FasterXML / jackson-dataformats-binary

Uber-project for standard Jackson binary format backends: avro, cbor, ion, protobuf, smile
Apache License 2.0
306 stars 129 forks source link

CBOR: negative BigInteger values not handled correctly #431

Open bgruber opened 7 months ago

bgruber commented 7 months ago

Hi! I was doing some work with the CBOR part of the library, and I found that it didn't decode or encode negative BigIntegers as I understand the spec. For example:

var negOne = BigInteger.ONE.negate();
var cborMapper = new ObjectMapper(new CBORFactory());
var bytes = cborMapper.writeValueAsBytes(negOne);
System.out.println(org.apache.commons.codec.binary.Hex.encode(bytes));

This prints out c34101, but per this CBOR playground, that's CBOR for a bigint of -2, not -1.

Similarly on the read side:

    var cborMapper = new ObjectMapper(new CBORFactory());
    var bytes =
        new byte[] {
          (byte) 0xC3,
          (byte) 0x50,
          (byte) 0xFF,
          (byte) 0xFF,
          (byte) 0xFF,
          (byte) 0xFF,
          (byte) 0xFF,
          (byte) 0xFF,
          (byte) 0xFF,
          (byte) 0xFF,
          (byte) 0xFF,
          (byte) 0xFF,
          (byte) 0xFF,
          (byte) 0xFF,
          (byte) 0xFF,
          (byte) 0xFF,
          (byte) 0xFF,
          (byte) 0xFF
        };
    var read = cborMapper.readValue(bytes, BigInteger.class);
    System.out.println(read);

Prints 1, instead of -340282366920938463463374607431768211456 (-2^128). CBOR playground

I think the issue is that the library is constructing the BigIntegers from the byte string, and then negating it, instead of taking the complement of the byte string (or "-1 - n" as stated by the RFC) and constructing the BigInteger from that.

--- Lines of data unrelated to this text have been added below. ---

==> src/hw/rtl/adsp_pkg.sv <==
// shared types, codes and helpers of the advertising data structure parser
// no dependencies; imported by every module of the block
`default_nettype none

package adsp_pkg;

  // longest packet payload the parser walks; longer lengths saturate
  localparam logic [7:0] MAX_PACKET_BYTES = 8'd255;

  // configuration register indexes
  localparam int unsigned CFG_IDX_W = 3;
  localparam logic [CFG_IDX_W-1:0] CFG_NONCONN_EVENT   = 3'd0;
  localparam logic [CFG_IDX_W-1:0] CFG_MESSAGE_AD      = 3'd1;
  localparam logic [CFG_IDX_W-1:0] CFG_PROVISIONING_AD = 3'd2;
  localparam logic [CFG_IDX_W-1:0] CFG_BEACON_AD       = 3'd3;
  localparam logic [CFG_IDX_W-1:0] CFG_PROV_ENABLE     = 3'd4;
  localparam int unsigned CFG_DATA_W = 8;

  // byte roles
  localparam logic [1:0] ROLE_LENGTH  = 2'd0;
  localparam logic [1:0] ROLE_TYPE    = 2'd1;
  localparam logic [1:0] ROLE_VALUE   = 2'd2;
  localparam logic [1:0] ROLE_IGNORED = 2'd3;

  // structure classes
  localparam logic [1:0] CLS_MESSAGE      = 2'd0;
  localparam logic [1:0] CLS_PROVISIONING = 2'd1;
  localparam logic [1:0] CLS_BEACON       = 2'd2;
  localparam logic [1:0] CLS_OTHER        = 2'd3;

  // packet status
  localparam logic [2:0] ST_RUN  = 3'd0;
  localparam logic [2:0] ST_OK   = 3'd1;
  localparam logic [2:0] ST_ZERO = 3'd2;
  localparam logic [2:0] ST_BAD  = 3'd3;
  localparam logic [2:0] ST_DROP = 3'd4;

  typedef struct packed {
    logic [7:0] payload_byte;
    logic       first_byte;
    logic [2:0] event_kind;
    logic [7:0] packet_length;
  } in_item_t;

  typedef struct packed {
    logic [1:0] byte_role;
    logic [1:0] structure_class;
    logic [7:0] echoed_byte;
    logic       structure_end;
    logic [2:0] packet_status;
  } out_item_t;

  typedef struct packed {
    logic [2:0] nonconn_event_code;
    logic [7:0] message_ad_code;
    logic [7:0] provisioning_ad_code;
    logic [7:0] beacon_ad_code;
    logic       provisioning_enable;
  } cfg_t;

  // message wins over provisioning, provisioning over beacon
  function automatic logic [1:0] class_of(input logic [7:0] code, input cfg_t cfg);
    logic [1:0] cls;
    cls = CLS_OTHER;
    if (code == cfg.message_ad_code) begin
      cls = CLS_MESSAGE;
    end else if (cfg.provisioning_enable && code == cfg.provisioning_ad_code) begin
      cls = CLS_PROVISIONING;
    end else if (code == cfg.beacon_ad_code) begin
      cls = CLS_BEACON;
    end
    return cls;
  endfunction

endpackage

`default_nettype wire

==> src/hw/rtl/adv_data_structure_parser_core.sv <==
// top level of the advertising data structure parser
// depends on adsp_pkg, adsp_cfg_regs and adsp_parser
//
//   port group  direction  handshake            payload
//   in_         in         in_valid / in_ready  in_item   (in_item_t)
//   out_        out        out_valid/out_ready  out_item  (out_item_t)
//   cfg_        in         cfg_we               cfg_idx, cfg_wdata
//
// one item a cycle unless the output stalls: each byte is classed by a single pass of logic
// between the parse state registers and the result register
// the result register frees itself in the same cycle it is taken, so a new
// item enters while the old result leaves
// only a stalled out_ready with a full result register holds in_ready low
// synchronous active-low reset: no packet open, default codes restored
`default_nettype none

module adv_data_structure_parser_core import adsp_pkg::*; (
  input  wire logic                  clk,
  input  wire logic                  rst_n,
  // item input
  input  wire logic                  in_valid,
  output logic                       in_ready,
  input  wire in_item_t              in_item,
  // result output
  output logic                       out_valid,
  input  wire logic                  out_ready,
  output out_item_t                  out_item,
  // configuration writes
  input  wire logic                  cfg_we,
  input  wire logic [CFG_IDX_W-1:0]  cfg_idx,
  input  wire logic [CFG_DATA_W-1:0] cfg_wdata
);

  cfg_t cfg;

  // event type, AD type codes and provisioning enable; the user writes them only while idle, not enforced here
  adsp_cfg_regs u_cfg (
    .clk       (clk),
    .rst_n     (rst_n),
    .cfg_we    (cfg_we),
    .cfg_idx   (cfg_idx),
    .cfg_wdata (cfg_wdata),
    .cfg       (cfg)
  );

  // structure walk and result register
  adsp_parser u_parser (
    .clk       (clk),
    .rst_n     (rst_n),
    .cfg       (cfg),
    .in_valid  (in_valid),
    .in_ready  (in_ready),
    .in_item   (in_item),
    .out_valid (out_valid),
    .out_ready (out_ready),
    .out_item  (out_item)
  );

endmodule

`default_nettype wire

==> src/hw/rtl/adsp_cfg_regs.sv <==
// configuration register file of the advertising data structure parser
// depends on adsp_pkg
`default_nettype none

module adsp_cfg_regs import adsp_pkg::*; (
  input  wire logic                  clk,
  input  wire logic                  rst_n,
  input  wire logic                  cfg_we,
  input  wire logic [CFG_IDX_W-1:0]  cfg_idx,
  input  wire logic [CFG_DATA_W-1:0] cfg_wdata,
  output cfg_t                       cfg
);

  cfg_t cfg_r;

  always_ff @(posedge clk) begin
    if (!rst_n) begin
      cfg_r.nonconn_event_code   <= 3'd3;
      cfg_r.message_ad_code      <= 8'd42;
      cfg_r.provisioning_ad_code <= 8'd41;
      cfg_r.beacon_ad_code       <= 8'd43;
      cfg_r.provisioning_enable  <= 1'b1;
    end else if (cfg_we) begin
      unique case (cfg_idx)
        CFG_NONCONN_EVENT:   cfg_r.nonconn_event_code   <= cfg_wdata[2:0];
        CFG_MESSAGE_AD:      cfg_r.message_ad_code      <= cfg_wdata;
        CFG_PROVISIONING_AD: cfg_r.provisioning_ad_code <= cfg_wdata;
        CFG_BEACON_AD:       cfg_r.beacon_ad_code       <= cfg_wdata;
        CFG_PROV_ENABLE:     cfg_r.provisioning_enable  <= cfg_wdata[0];
        default: ; // unmapped index, write dropped
      endcase
    end
  end

  assign cfg = cfg_r;

endmodule

`default_nettype wire

==> src/hw/rtl/adsp_parser.sv <==
// per-byte walk of length-type-value structures with its result register
// depends on adsp_pkg
`default_nettype none

module adsp_parser import adsp_pkg::*; (
  input  wire logic      clk,
  input  wire logic      rst_n,
  input  wire cfg_t      cfg,
  input  wire logic      in_valid,
  output logic           in_ready,
  input  wire in_item_t  in_item,
  output logic           out_valid,
  input  wire logic      out_ready,
  output out_item_t      out_item
);

  typedef enum logic [1:0] {
    PH_LEN   = 2'd0,
    PH_TYPE  = 2'd1,
    PH_VALUE = 2'd2,
    PH_IDLE  = 2'd3
  } phase_t;

  phase_t     phase_r, phase_nxt;
  logic [7:0] blp_r, blp_nxt;     // packet bytes left, current one included
  logic [7:0] bls_r, bls_nxt;     // type and value bytes still due
  logic [1:0] cls_r, cls_nxt;
  logic [2:0] fstat_r, fstat_nxt;
  logic       out_valid_r, out_valid_nxt;
  out_item_t  out_item_r, out_item_nxt;

  logic       in_fire;
  phase_t     ph_cur;
  logic [7:0] blp_cur, bls_cur, plen_sat, b;
  logic [1:0] cls_cur;
  logic [2:0] fstat_cur;
  logic       kind_ok;

  assign in_ready = !out_valid_r || out_ready;
  assign in_fire  = in_valid && in_ready;

  always_comb begin
    b        = in_item.payload_byte;
    plen_sat = (in_item.packet_length > MAX_PACKET_BYTES) ? MAX_PACKET_BYTES
                                                          : in_item.packet_length;
    kind_ok  = (in_item.event_kind == cfg.nonconn_event_code);

    // a first byte restarts the walk before the byte itself is classed
    ph_cur    = phase_r;
    blp_cur   = blp_r;
    bls_cur   = bls_r;
    cls_cur   = cls_r;
    fstat_cur = fstat_r;
    if (in_item.first_byte) begin
      blp_cur   = plen_sat;
      bls_cur   = 8'd0;
      cls_cur   = CLS_OTHER;
      ph_cur    = kind_ok ? PH_LEN : PH_IDLE;
      fstat_cur = kind_ok ? ST_OK : ST_DROP;
    end

    phase_nxt = ph_cur;
    blp_nxt   = blp_cur;
    bls_nxt   = bls_cur;
    cls_nxt   = cls_cur;
    fstat_nxt = fstat_cur;

    out_item_nxt.byte_role       = ROLE_IGNORED;
    out_item_nxt.structure_class = CLS_OTHER;
    out_item_nxt.echoed_byte     = b;
    out_item_nxt.structure_end   = 1'b0;
    out_item_nxt.packet_status   = fstat_cur;

    unique case (ph_cur)
      PH_LEN: begin
        if (blp_cur <= 8'd1) begin
          // trailing single byte or empty packet
          blp_nxt   = 8'd0;
          phase_nxt = PH_IDLE;
          fstat_nxt = ST_OK;
          out_item_nxt.packet_status = ST_OK;
        end else if (b == 8'd0) begin
          out_item_nxt.byte_role     = ROLE_LENGTH;
          phase_nxt = PH_IDLE;
          fstat_nxt = ST_ZERO;
          out_item_nxt.packet_status = ST_ZERO;
        end else if (b > blp_cur - 8'd1) begin
          out_item_nxt.byte_role     = ROLE_LENGTH;
          phase_nxt = PH_IDLE;
          fstat_nxt = ST_BAD;
          out_item_nxt.packet_status = ST_BAD;
        end else begin
          out_item_nxt.byte_role     = ROLE_LENGTH;
          bls_nxt   = b;
          blp_nxt   = blp_cur - 8'd1;
          phase_nxt = PH_TYPE;
          out_item_nxt.packet_status = ST_RUN;
        end
      end
      PH_TYPE, PH_VALUE: begin
        if (ph_cur == PH_TYPE) begin
          cls_nxt = class_of(b, cfg);
          out_item_nxt.byte_role = ROLE_TYPE;
        end else begin
          out_item_nxt.byte_role = ROLE_VALUE;
        end
        out_item_nxt.structure_class = cls_nxt;
        bls_nxt = (bls_cur != 8'd0) ? bls_cur - 8'd1 : 8'd0;
        blp_nxt = (blp_cur != 8'd0) ? blp_cur - 8'd1 : 8'd0;
        out_item_nxt.packet_status = ST_RUN;
        if (bls_nxt == 8'd0) begin
          out_item_nxt.structure_end = 1'b1;
          if (blp_nxt == 8'd0) begin
            phase_nxt = PH_IDLE;
            fstat_nxt = ST_OK;
            out_item_nxt.packet_status = ST_OK;
          end else begin
            phase_nxt = PH_LEN;
          end
        end else begin
          phase_nxt = PH_VALUE;
        end
      end
      default: ; // idle: byte ignored with the last end status
    endcase

    out_valid_nxt = in_fire || (out_valid_r && !out_ready);
  end

  always_ff @(posedge clk) begin
    if (!rst_n) begin
      phase_r     <= PH_LEN;
      blp_r       <= 8'd0;
      bls_r       <= 8'd0;
      cls_r       <= CLS_OTHER;
      fstat_r     <= ST_OK;
      out_valid_r <= 1'b0;
    end else begin
      out_valid_r <= out_valid_nxt;
      if (in_fire) begin
        phase_r <= phase_nxt;
        blp_r   <= blp_nxt;
        bls_r   <= bls_nxt;
        cls_r   <= cls_nxt;
        fstat_r <= fstat_nxt;
      end
    end
    if (in_fire) begin
      out_item_r <= out_item_nxt;
    end
  end

  assign out_valid = out_valid_r;
  assign out_item  = out_item_r;

endmodule

`default_nettype wire

==> config.mk <==
export PLATFORM = sky130hd
export DESIGN_NAME = adv_data_structure_parser_core
export DESIGN_NICKNAME = d
export VERILOG_FILES = /design/src/hw/rtl/adsp_pkg.sv /design/src/hw/rtl/adv_data_structure_parser_core.sv /design/src/hw/rtl/adsp_cfg_regs.sv /design/src/hw/rtl/adsp_parser.sv
export SDC_FILE = /design/constraint.sdc
export NUM_CORES = 1
export LEC_CHECK = 0
export BUFFER_PORTS_ARGS = -buffer_cell sky130_fd_sc_hd__buf_2
export CORE_MARGIN = 2
export CORE_UTILIZATION = 50
export DETAILED_ROUTE_END_ITERATION = 8
export PLACE_DENSITY_LB_ADDON = 0.3
export SLEW_MARGIN = 20
export SYNTH_ARGS = -nofsm -noshare
export SYNTH_HDL_FRONTEND = slang
export SYNTH_SLANG_ARGS = --single-unit
export TNS_END_PERCENT = 50
==> constraint.sdc <==
create_clock -name clk -period 6.4 [get_ports clk]
set_input_delay 0.96 -clock clk [delete_from_list [all_inputs] [get_ports clk]]
set_output_delay 0.96 -clock clk [all_outputs]
set_load 0.01 [all_outputs]
==> results.sh <==
export IMPL_synthArstFlopShare_pct=0
export IMPL_clk_pin_slew_ns=0.08
export IMPL_ios=54
export IMPL_worst_clock_skew_ns=0.0115
export IMPL_relSlewSlack_pct=44.2
export IMPL_dpl_cell_area_um2=4550
export IMPL_fmax_mhz=232
export IMPL_avgSynthCellArea_um2=8.43
export IMPL_ctsHtreeMaxLevel=3
export IMPL_powerDensity_nw_per_um2=253
export IMPL_synth_compound_area_share_pct=21.6
export IMPL_synthCells=503
export IMPL_first_global_vias=3846
export IMPL_rr_endpoint="u_parser.bls_r[6]"
export IMPL_vias=4063
export IMPL_worstSetupStartpointType="input pin"
export IMPL_vdd_drop_max_uv=144
export IMPL_r2r_start="u_parser.blp_r[0]"
export IMPL_synthSimpleGateAreaFrac_pct=23.4
export IMPL_p_total_mw=1.21
export IMPL_placeableCoreArea_um2=8220
export IMPL_synth_net_count=555
export IMPL_port_buffers=53
export IMPL_cp_top_family="compound AO/OA/AOI/OAI gates"
export IMPL_synth_edf_count=16
export IMPL_final_cells=655
export IMPL_synthXorXnorAreaFrac_pct=7.02
export IMPL_p_leak_nw=1.95
export IMPL_drive_gt1_share_pct=15.8
export IMPL_r2r_cells=10
export IMPL_area_growth_pct=12.5
export IMPL_critPathRequiredTime_ns=6.62
export IMPL_synth_fa_ha_area_share_pct=4.72
export IMPL_outcome="finished, final reports clean"
export IMPL_clock_root_buffer="clkbuf_8"
export IMPL_fillers=737
export IMPL_antenna_found_initial=0
export IMPL_cap_violations=0
export IMPL_grt_pass1_wl_um=18900
export IMPL_synth_flop_cell="dfxtp_1"
export IMPL_crit_start="in_item[11]"
export IMPL_synth_top_family_by_area="simple AND/OR/NAND/NOR gates"
export IMPL_synth_seq_cells=68
export IMPL_cts_setup_buffers=0
export IMPL_grt_total_usage_pct=26.7
export IMPL_wl_per_cell_um=17.7
export IMPL_postRouteAntennaNets=0
export IMPL_numCtsBuffers=9
export IMPL_min_path_type="flop to flop"
export IMPL_netlist_cell_type_count=71
export IMPL_cp_depth=13
export IMPL_worstSetupPathType="input pin to flop"
export IMPL_dr_pass1_iters=5
export IMPL_placementRows=33
export IMPL_arrival_ns=4.54
export IMPL_cp_end_kind="flop"
export IMPL_tightestPinTransition_ns=0.837
export IMPL_grt_setup_unrepaired="false"
export IMPL_cts_max_path_buffers=2
export IMPL_dieArea_um2=9230
export IMPL_grt_max_degree=39
export IMPL_place_detailed_hpwl_um=8140
export IMPL_cts_sinks=68
export IMPL_rrSetupSlack_ns=2.76
export IMPL_nNetsFinal=597
export IMPL_finalHoldViolCount=0
export IMPL_slowest_stage="nor4b_1"
export IMPL_place_gp_congestion=0.889
export IMPL_drv_slew=0
export IMPL_start_util_pct=51.6
export IMPL_path_cells="buf_2, buf_4, nor4b_1, o21ai_0, nand2_1, inv_1, ha_1, and4b_1, a211oi_1, o221ai_1, o211a_1, a2111oi_0, o21ai_1"
export IMPL_die_y_um=96.1
export IMPL_post_cts_resized=0
export IMPL_fin_tns_setup_ns=0
export IMPL_viasPerCell=6.20
export IMPL_critPathMaxStageDelay_ns=0.48
export IMPL_antenna_cells=0
export IMPL_layout_common_cells="85 x nand2_1, 53 x buf_2, 52 x dfxtp_1"
export IMPL_seqCellArea_um2=1520
export IMPL_drtIter0Drc=387
export IMPL_synthMuxAreaShare_pct=3.07
export IMPL_hold_buffers=0
export IMPL_setup_viol=0
export IMPL_design_area_um2=4770
export IMPL_yosys_warnings=0
export IMPL_die_w_um=96.1
export IMPL_final_period_utilization_pct=67.4
export IMPL_fin_crit_ns=4.31
export IMPL_endpoint="u_parser.bls_r[6]"
export IMPL_final_common_cell="nand2_1"
export IMPL_multiInputGateArea_um2=2530
export IMPL_clk_latency_ns=0.35
export IMPL_path_max_fanout=37
export IMPL_syn_cell_area_um2=4240
export IMPL_grt_ovfl_total=0
export IMPL_crit_buf_inv=3
export IMPL_ys_seq_area_share_pct=35.9
export IMPL_routed_wl_um=11600
export IMPL_cts_tree="yes"
export IMPL_place_inst=639
export IMPL_drc_errors=0
## worst min path at each step
stage                 startpoint           endpoint  slack, ns  cells past startpoint
6_report           u_cfg.cfg[17]      u_cfg.cfg[17]       0.47                      2
5_1_grt            u_cfg.cfg[23]      u_cfg.cfg[23]       0.50                      2
4_1_cts            u_cfg.cfg[17]      u_cfg.cfg[17]       0.47                      2
3_5_place_dp       u_cfg.cfg[17]      u_cfg.cfg[17]       0.46                      2
3_3_place_gp   u_parser.cls_r[1]  u_parser.cls_r[1]       0.45                      2
2_1_floorplan  u_parser.cls_r[1]  u_parser.cls_r[1]       0.44                      2
## registers in the layout (all words and copies together) (netlist names)
signal,flops
u_cfg.cfg,28
u_parser.blp_r,8
u_parser.bls_r,8
u_parser.cls_r,2
u_parser.fstat_r,3
u_parser.out_item,16
u_parser.out_valid,1
u_parser.phase_r,2
## layout make-up
type	instances	area share [%]
clock buffer	12	3.04
clock inverter	4	1.55
inverter	18	1.42
multi-input combinational	391	53.1
sequential	68	31.9
tap	105	2.75
timing repair buffer	57	6.19
## worst reg2reg max path: cells and delay by family (launching register included)
family                     cells  cell delay, ns
AOI/OAI and AO/OA              5            1.60
xor gates and xnor gates       1            0.27
adders and majority gates      2            0.70
DFF                            1            0.34
muxes                          1            0.39
and+or+nand+nor                1            0.23
## power by group
group          switching [mW]  leakage (nW)  internal, mW  total [mW]
clock                   0.168         0.111         0.231       0.399
combinational           0.197          1.26         0.124       0.321
sequential             0.0192         0.577         0.468       0.487
## metrics by stage
stage	hold WS (ns)	utilization, %	setup slack, ns
after global routing	0.497	58.0	1.95
after global placement	0.455	55.4	2.13
final	0.474	58.0	2.09
after detailed placement	0.462	55.4	1.89
after CTS	0.473	58.0	2.26
after floorplan	0.442	-	1.66
## synthesized netlist by cell type, types with 5 or more instances
master	count	area [µm²]
nor2b_1	6	37.5
xnor2_1	19	166
nor3_1	6	30.0
inv_1	17	63.8
o22ai_1	9	56.3
nand2_1	85	319
nand3_1	20	100
nor4_1	8	50.1
nand4_1	11	68.8
a2bb2oi_1	5	43.8
o21ai_0	21	105
dfxtp_1	52	1040
xor2_1	15	131
nor2_1	22	82.6
edfxtp_1	16	480
o211ai_1	6	45.0
ha_1	16	200
mux2i_1	13	130
clkbuf_1	20	75.1
nand2b_1	6	37.5
a21oi_1	31	155
## cell families after synthesis
group	after synthesis
XOR/XNOR	34
buffers and inverters	44
AO/OA/AOI/OAI	130
AND/OR/NAND/NOR	198
adder cells (fa/ha/maj)	16
flip-flops	68
multiplexers	13
## per-layer routing
layer / GRT usage, % / wire [µm] / vias to the layer above
li1: - / - / 1924
met1: 36.1 / 5140 / 1912
met2: 43.0 / 5310 / 187
met3: 3.45 / 803 / 40
met4: 10.6 / 337 / 0
met5: 0 / 0 / -
Power figures use the tool's default switching activity.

Thanks for all your work on jackson!

cowtowncoder commented 7 months ago

That sounds plausible to me. Thank you for reporting this @bgruber.

But aside from confirming the case and proposing a fix, the tricky part is compatibility. It is unfortunate that generation produces wrong value (essentially corrupt encoding); if this was only for decoding there'd be bit less problem. I suspect it will be necessary to add CBORGenerator.Feature and CBORParser.Features to control handling, and possibly even default these to existing incorrect behavior, given that format backend is used in production and so just changes can be pretty nasty.

cowtowncoder commented 1 month ago

I think I could use help here if anyone has time: I can help in configuration part, but would need a simple(st) reproduction for a small negative number (easiest to verify, handling not dependent on magnitude).